风墨半道上就遇到萧子寒,刚要禀报,萧子寒一挥手让他不要说了,前面带路。
正在这时,萧子寒和风墨进来。
看见江林,风墨一声不响的在萧子寒身后跪下。
萧子寒却乍见之下,宛如雷击,气得浑身颤抖不已,他当然知道江林在干什么,可此时他禁不住手脚冰凉,又急又痛。
他固然心疼斐儿,可是江林却是他幼年抱来,数十年悉心教养,待若亲生儿子一样,数十年天伦之乐,师徒相伴,一起渡过孤寂的岁月,他就算再气,就算再恼,可从没想过要要了他的命,生气了最多不过就是打一顿,犯了大错也没想过真要了他的命。
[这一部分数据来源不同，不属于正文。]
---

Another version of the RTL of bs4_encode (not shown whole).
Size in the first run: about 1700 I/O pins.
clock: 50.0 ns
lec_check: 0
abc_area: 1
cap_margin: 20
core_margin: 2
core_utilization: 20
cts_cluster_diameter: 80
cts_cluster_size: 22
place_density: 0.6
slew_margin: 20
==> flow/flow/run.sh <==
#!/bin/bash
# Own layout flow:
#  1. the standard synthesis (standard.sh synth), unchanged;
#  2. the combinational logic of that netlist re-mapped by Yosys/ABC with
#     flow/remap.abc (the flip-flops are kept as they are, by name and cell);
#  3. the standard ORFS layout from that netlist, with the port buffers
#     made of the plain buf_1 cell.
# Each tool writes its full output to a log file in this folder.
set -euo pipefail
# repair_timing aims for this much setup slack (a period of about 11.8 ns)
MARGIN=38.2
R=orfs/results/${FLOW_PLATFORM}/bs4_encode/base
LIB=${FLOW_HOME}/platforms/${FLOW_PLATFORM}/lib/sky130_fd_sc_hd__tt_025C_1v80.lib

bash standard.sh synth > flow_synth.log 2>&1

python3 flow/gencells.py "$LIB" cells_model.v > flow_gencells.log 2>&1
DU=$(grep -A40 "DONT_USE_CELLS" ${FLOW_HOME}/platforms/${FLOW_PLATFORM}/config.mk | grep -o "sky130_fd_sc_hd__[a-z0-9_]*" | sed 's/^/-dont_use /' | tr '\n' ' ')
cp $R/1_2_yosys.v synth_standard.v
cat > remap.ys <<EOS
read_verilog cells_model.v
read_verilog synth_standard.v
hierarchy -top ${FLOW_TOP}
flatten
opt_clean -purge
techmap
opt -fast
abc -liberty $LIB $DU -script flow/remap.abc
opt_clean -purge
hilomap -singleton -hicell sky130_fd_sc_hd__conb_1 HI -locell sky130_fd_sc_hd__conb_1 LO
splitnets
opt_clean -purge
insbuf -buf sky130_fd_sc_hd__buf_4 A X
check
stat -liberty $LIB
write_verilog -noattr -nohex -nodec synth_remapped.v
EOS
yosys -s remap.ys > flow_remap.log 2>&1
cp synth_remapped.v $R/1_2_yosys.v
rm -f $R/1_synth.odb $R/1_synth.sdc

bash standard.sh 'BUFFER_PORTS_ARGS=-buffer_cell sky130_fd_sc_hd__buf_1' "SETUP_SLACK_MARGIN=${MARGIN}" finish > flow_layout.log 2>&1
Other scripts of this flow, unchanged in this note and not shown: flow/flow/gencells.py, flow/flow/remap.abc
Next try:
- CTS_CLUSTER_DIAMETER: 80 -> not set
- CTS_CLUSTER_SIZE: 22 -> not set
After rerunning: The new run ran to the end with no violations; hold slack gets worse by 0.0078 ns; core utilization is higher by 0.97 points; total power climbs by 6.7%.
This design comes from an exercise in tuning for small area, a short achievable clock period and few clock cycles on the open sky130 flow, not from production work.

## old
// pred_expand
module pred_expand (
    input  wire        clk,
    input  wire        rst,
    input  wire        cmd_valid,
    output wire        cmd_ready,
    input  wire [14:0] cmd_size,
    input  wire        in_valid,
    output wire        in_ready,
    input  wire [7:0]  in_data,
    input  wire        in_last,
    output wire        out_valid,
    input  wire        out_ready,
    output wire [7:0]  out_data,
    output wire        done_valid,
    output wire        done_err
);
Size: roughly 1800 cells after synthesis, roughly 160 flip-flops, about 42 I/O pins, about 0.012 mm^2 of cells after synthesis.
Settings: LEC_CHECK=0, ABC_AREA=1, CAP_MARGIN=20, CORE_MARGIN=2, CORE_UTILIZATION=40, PLACE_DENSITY=0.6, SLEW_MARGIN=20; clock period 6.5 ns.
run.sh (not shown) runs the stock make flow with config.mk's settings and CLKGATE_MAP_FILE= SYNTH_SCRIPT=/design/flow/synth_recipe.tcl, a recipe that flattens the netlist after the stock synthesis.
old did not stop at any stage, and its layout met the timing, DRC and antenna checks.
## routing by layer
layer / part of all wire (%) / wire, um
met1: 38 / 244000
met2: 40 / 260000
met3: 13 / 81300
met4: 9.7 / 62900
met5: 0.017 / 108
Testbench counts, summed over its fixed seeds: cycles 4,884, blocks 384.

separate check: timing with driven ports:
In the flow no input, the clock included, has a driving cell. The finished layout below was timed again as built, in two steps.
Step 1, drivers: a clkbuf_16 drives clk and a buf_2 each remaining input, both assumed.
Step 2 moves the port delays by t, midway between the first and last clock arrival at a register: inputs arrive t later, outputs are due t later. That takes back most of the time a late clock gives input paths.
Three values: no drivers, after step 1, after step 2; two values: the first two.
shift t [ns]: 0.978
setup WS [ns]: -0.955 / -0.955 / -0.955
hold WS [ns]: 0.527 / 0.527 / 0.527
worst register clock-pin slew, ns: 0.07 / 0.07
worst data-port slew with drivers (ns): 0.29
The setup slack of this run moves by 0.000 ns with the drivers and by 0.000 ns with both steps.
Context: an optimization exercise on an open-source flow, tuned for small area and a short achievable clock period. The choices shown serve that exercise and are no tape-out recipe. Only simulation tests tie the RTL to the original design; equivalence was not proved.

==> run.sh <==
#!/bin/bash
# synth_recipe.tcl (not shown) runs the flow's synth.tcl, then flattens the netlist and writes it again
# the make line also repeats each setting of config.mk as NAME=value (left out here)
make -C /OpenROAD-flow-scripts/flow DESIGN_CONFIG=/design/flow/config.mk WORK_HOME=/design/flow/orfs CLKGATE_MAP_FILE= SYNTH_SCRIPT=/design/flow/synth_recipe.tcl finish
==> config.mk <==
export PLATFORM = sky130hd
export DESIGN_NAME = epilogue_unit
export DESIGN_NICKNAME = epilogue_unit
export VERILOG_FILES = /design/flow/design.v
export SDC_FILE = /design/flow/constraint.sdc
export NUM_CORES = 4
export LEC_CHECK = 0
export CAP_MARGIN = 20
export CORE_MARGIN = 2
export CORE_UTILIZATION = 40
export SLEW_MARGIN = 20
==> constraint.sdc <==
create_clock -name core_clock -period 30.0 [get_ports {clk}]
set_input_delay 6.0000 -clock core_clock [delete_from_list [all_inputs] [get_ports {clk}]]
set_output_delay 6.0000 -clock core_clock [all_outputs]
set_load 0.01 [all_outputs]
==> design.v <==
module epi_scale (
    input  wire [31:0] y,       
    input  wire [15:0] s_c,     
    input  wire [15:0] s_x,     
    output reg  [31:0] v        
);
    wire        y_sign = y[31];
    wire [31:0] y_mag  = y_sign ? (~y + 32'd1) : y;
    wire        y_zero = (y == 32'd0);
    reg  [5:0]  y_lz;
    integer i;
    always @* begin
        y_lz = 6'd32;
        for (i = 0; i < 32; i = i + 1)
            if (y_mag[i]) y_lz = 6'd31 - i[5:0];
    end
    wire [31:0] y_norm = y_mag << y_lz[4:0];
    wire        y_g    = y_norm[7];
    wire        y_st   = |y_norm[6:0];
    wire        y_rup  = y_g & (y_st | y_norm[8]);
    wire [24:0] y_rnd  = {1'b0, y_norm[31:8]} + {24'd0, y_rup};
    wire [23:0] y_sig  = y_rnd[24] ? 24'h800000 : y_rnd[23:0];
    wire [5:0]  y_exp  = (6'd31 - y_lz) + {5'd0, y_rnd[24]};
    wire        c_sign = s_c[15];
    wire [4:0]  c_e    = s_c[14:10];
    wire [9:0]  c_m    = s_c[9:0];
    wire        c_inf  = (c_e == 5'h1f) && (c_m == 10'd0);
    wire        c_nan  = (c_e == 5'h1f) && (c_m != 10'd0);
    wire        c_zero = (c_e == 5'd0) && (c_m == 10'd0);
    wire [10:0] c_sig  = {(c_e != 5'd0), c_m};
    wire signed [6:0] c_exp = (c_e == 5'd0) ? -7'sd14 : ($signed({2'b00, c_e}) - 7'sd15);
    wire        x_sign = s_x[15];
    wire [4:0]  x_e    = s_x[14:10];
    wire [9:0]  x_m    = s_x[9:0];
    wire        x_inf  = (x_e == 5'h1f) && (x_m == 10'd0);
    wire        x_nan  = (x_e == 5'h1f) && (x_m != 10'd0);
    wire        x_zero = (x_e == 5'd0) && (x_m == 10'd0);
    wire [10:0] x_sig  = {(x_e != 5'd0), x_m};
    wire signed [6:0] x_exp = (x_e == 5'd0) ? -7'sd14 : ($signed({2'b00, x_e}) - 7'sd15);
    wire [21:0] p_sig  = c_sig * x_sig;    
    wire [45:0] prod   = y_sig * p_sig;    
    reg  [5:0]  m_lz;
    integer j;
    always @* begin
        m_lz = 6'd46;
        for (j = 0; j < 46; j = j + 1)
            if (prod[j]) m_lz = 6'd45 - j[5:0];
    end
    wire [45:0] m_norm = prod << m_lz;
    wire        m_g    = m_norm[21];
    wire        m_st   = |m_norm[20:0];
    wire        m_rup  = m_g & (m_st | m_norm[22]);
    wire [24:0] m_rnd  = {1'b0, m_norm[45:22]} + {24'd0, m_rup};
    wire [22:0] m_frac = m_rnd[24] ? 23'd0 : m_rnd[22:0];
    wire signed [9:0] m_ebias = 10'sd129 + $signed({4'd0, y_exp}) + c_exp + x_exp
                                - $signed({4'd0, m_lz}) + $signed({9'd0, m_rnd[24]});
    wire v_sign = y_sign ^ c_sign ^ x_sign;
    wire any_inf  = c_inf | x_inf;
    wire any_zero = y_zero | c_zero | x_zero;
    wire v_nan  = c_nan | x_nan | (any_inf & any_zero);
    always @* begin
        if (v_nan)
            v = 32'h7fc00000;
        else if (any_inf)
            v = {v_sign, 8'hff, 23'd0};
        else if (any_zero)
            v = {v_sign, 31'd0};
        else
            v = {v_sign, m_ebias[7:0], m_frac};
    end
endmodule
module epi_fadd (
    input  wire [31:0] a,
    input  wire [31:0] b,
    output reg  [31:0] z
);
    wire        a_s = a[31];
    wire [7:0]  a_e = a[30:23];
    wire [22:0] a_f = a[22:0];
    wire        b_s = b[31];
    wire [7:0]  b_e = b[30:23];
    wire [22:0] b_f = b[22:0];
    wire a_nan = (a_e == 8'hff) && (a_f != 23'd0);
    wire b_nan = (b_e == 8'hff) && (b_f != 23'd0);
    wire a_inf = (a_e == 8'hff) && (a_f == 23'd0);
    wire b_inf = (b_e == 8'hff) && (b_f == 23'd0);
    wire [7:0]  a_ee = (a_e == 8'd0) ? 8'd1 : a_e;
    wire [7:0]  b_ee = (b_e == 8'd0) ? 8'd1 : b_e;
    wire [23:0] a_m  = {(a_e != 8'd0), a_f};
    wire [23:0] b_m  = {(b_e != 8'd0), b_f};
    wire swap = {b_ee, b_m} > {a_ee, a_m};
    wire        l_s = swap ? b_s  : a_s;
    wire [7:0]  l_e = swap ? b_ee : a_ee;
    wire [23:0] l_m = swap ? b_m  : a_m;
    wire        s_s = swap ? a_s  : b_s;
    wire [7:0]  s_e = swap ? a_ee : b_ee;
    wire [23:0] s_m = swap ? a_m  : b_m;
    wire        eff_sub = l_s ^ s_s;
    wire [7:0]  d = l_e - s_e;
    wire [49:0] s_wide = {s_m, 26'd0} >> ((d > 8'd26) ? 8'd26 : d);
    wire        s_lost = (d > 8'd26) ? (s_m != 24'd0) : 1'b0;
    wire [26:0] s_al = {s_wide[49:24], (|s_wide[23:0]) | s_lost};
    wire [26:0] l_al = {l_m, 3'b000};
    wire [27:0] sum = eff_sub ? ({1'b0, l_al} - {1'b0, s_al})
                              : ({1'b0, l_al} + {1'b0, s_al});
    reg  [4:0]  lz;
    integer i;
    always @* begin
        lz = 5'd27;
        for (i = 0; i < 27; i = i + 1)
            if (sum[i]) lz = 5'd26 - i[4:0];
    end
    wire [7:0]  lmax = l_e - 8'd1;    
    wire [7:0]  sh   = ({3'd0, lz} > lmax) ? lmax : {3'd0, lz};
    reg  [26:0] n;
    reg  [8:0]  n_e;
    always @* begin
        if (sum[27]) begin
            n   = {sum[27:2], sum[1] | sum[0]};
            n_e = {1'b0, l_e} + 9'd1;
        end else begin
            n   = sum[26:0] << sh;
            n_e = {1'b0, l_e} - {1'b0, sh};
        end
    end
    wire        g   = n[2];
    wire        st  = n[1] | n[0];
    wire        rup = g & (st | n[3]);
    wire [24:0] r   = {1'b0, n[26:3]} + {24'd0, rup};
    reg  [8:0]  f_e;
    reg  [22:0] f_f;
    always @* begin
        if (r[24]) begin
            f_e = n_e + 9'd1;
            f_f = 23'd0;
        end else if (r[23]) begin
            f_e = n_e;
            f_f = r[22:0];
        end else begin
            f_e = 9'd0;
            f_f = r[22:0];
        end
    end
    always @* begin
        if (a_nan | b_nan | (a_inf & b_inf & (a_s != b_s)))
            z = 32'h7fc00000;
        else if (a_inf)
            z = a;
        else if (b_inf)
            z = b;
        else if (sum == 28'd0)
            z = {(eff_sub ? 1'b0 : a_s), 31'd0};
        else if (f_e >= 9'd255)
            z = {l_s, 8'hff, 23'd0};
        else
            z = {l_s, f_e[7:0], f_f};
    end
endmodule
module epi_fp_narrow #(
    parameter EB   = 5,
    parameter MB   = 10,
    parameter BIAS = 15,
    parameter [31:0] THR = 32'h477ff000,
    parameter SAT  = 0,
    parameter [EB+MB-1:0] MAXF = 0
) (
    input  wire [31:0]      x,
    output reg  [EB+MB:0]   q,
    output reg              sat
);
    wire        s   = x[31];
    wire [7:0]  e8  = x[30:23];
    wire [23:0] sig = {1'b1, x[22:0]};
    wire signed [9:0] e    = $signed({2'b00, e8}) - 10'sd127;
    wire signed [9:0] emin = 10'sd1 - BIAS;
    wire              sub  = e < emin;
    wire signed [9:0] rsh_s = (23 - MB) + (sub ? (emin - e) : 10'sd0);
    wire [5:0]        rsh  = (rsh_s > 10'sd26) ? 6'd26 : rsh_s[5:0];
    wire [49:0] wide = {sig, 26'd0} >> rsh;
    wire [23:0] kept = wide[49:26];
    wire        g    = wide[25];
    wire        st   = |wide[24:0];
    wire        rup  = g & (st | kept[0]);
    wire [MB+1:0] qr = kept[MB+1:0] + {{(MB+1){1'b0}}, rup};
    wire signed [9:0] fe_n = e + BIAS;
    always @* begin
        sat = 1'b0;
        if (x[30:0] >= THR[30:0]) begin
            if (SAT != 0) begin
                q   = {s, MAXF};
                sat = 1'b1;
            end else begin
                q   = {s, {EB{1'b1}}, {MB{1'b0}}};
            end
        end else if (e8 == 8'd0) begin
            q = {s, {(EB+MB){1'b0}}};
        end else if (!sub) begin
            if (qr[MB+1])
                q = {s, fe_n[EB-1:0] + {{(EB-1){1'b0}}, 1'b1}, {MB{1'b0}}};
            else
                q = {s, fe_n[EB-1:0], qr[MB-1:0]};
        end else begin
            q = {s, {(EB-1){1'b0}}, qr[MB], qr[MB-1:0]};
        end
    end
endmodule
module epi_int_narrow (
    input  wire [31:0] x,
    input  wire [3:0]  fmt,     
    output reg  [31:0] q,
    output reg         sat
);
    wire        s   = x[31];
    wire [7:0]  e8  = x[30:23];
    wire [23:0] sig = {1'b1, x[22:0]};
    reg  [32:0] mag;
    reg         huge;
    reg  [49:0] wide;
    reg  [23:0] kept;
    reg         g, st;
    always @* begin
        huge = 1'b0;
        mag  = 33'd0;
        wide = 50'd0;
        kept = 24'd0;
        g    = 1'b0;
        st   = 1'b0;
        if (e8 >= 8'd159) begin                  
            huge = 1'b1;
        end else if (e8 >= 8'd150) begin         
            mag = {9'd0, sig} << (e8 - 8'd150);
        end else if (e8 >= 8'd126) begin         
            wide = {sig, 26'd0} >> (8'd150 - e8);
            kept = wide[49:26];
            g    = wide[25];
            st   = |wide[24:0];
            mag  = {9'd0, kept} + {32'd0, g & (st | kept[0])};
        end
    end
    reg [31:0] hi, lo_mag, mask;
    always @* begin
        case (fmt)
            4'h0:    begin hi = 32'd255;        lo_mag = 32'd0;          mask = 32'h000000ff; end
            4'h2:    begin hi = 32'd7;          lo_mag = 32'd8;          mask = 32'h0000000f; end
            4'h3:    begin hi = 32'd127;        lo_mag = 32'd128;        mask = 32'h000000ff; end
            4'h4:    begin hi = 32'd32767;      lo_mag = 32'd32768;      mask = 32'h0000ffff; end
            default: begin hi = 32'h7fffffff;   lo_mag = 32'h80000000;   mask = 32'hffffffff; end
        endcase
    end
    reg [32:0] val;
    always @* begin
        sat = 1'b0;
        if (!s) begin
            if (huge || mag > {1'b0, hi}) begin
                sat = 1'b1;
                val = {1'b0, hi};
            end else
                val = mag;
        end else begin
            if (huge || mag > {1'b0, lo_mag}) begin
                sat = 1'b1;
                val = -{1'b0, lo_mag};
            end else
                val = -mag;
        end
        q = val[31:0] & mask;
    end
endmodule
就为这事,他还跑到七绝山去偷偷苦求三师父,因为三师父曾欠了江林一个人情,这样的大事,如果三师父肯出头,其他几个师父也不难被劝动,可他没想到,江林一回来就给他出了个这样的难题。
江林见自己师父来了,清澈的朗目中浮现一丝惊慌,再也没有刚才的坚定自若,发白的嘴唇里几乎咬出血来,惨然的叫了声:“师父!”已泣不成声。
萧子寒闻声心头剧痛,眼前一黑,踉跄几步,一口鲜血喷溅出来,人几乎要昏厥过去,正在此时,一人赶过来扶住他,怒喝道:“混账东西,还不停手?”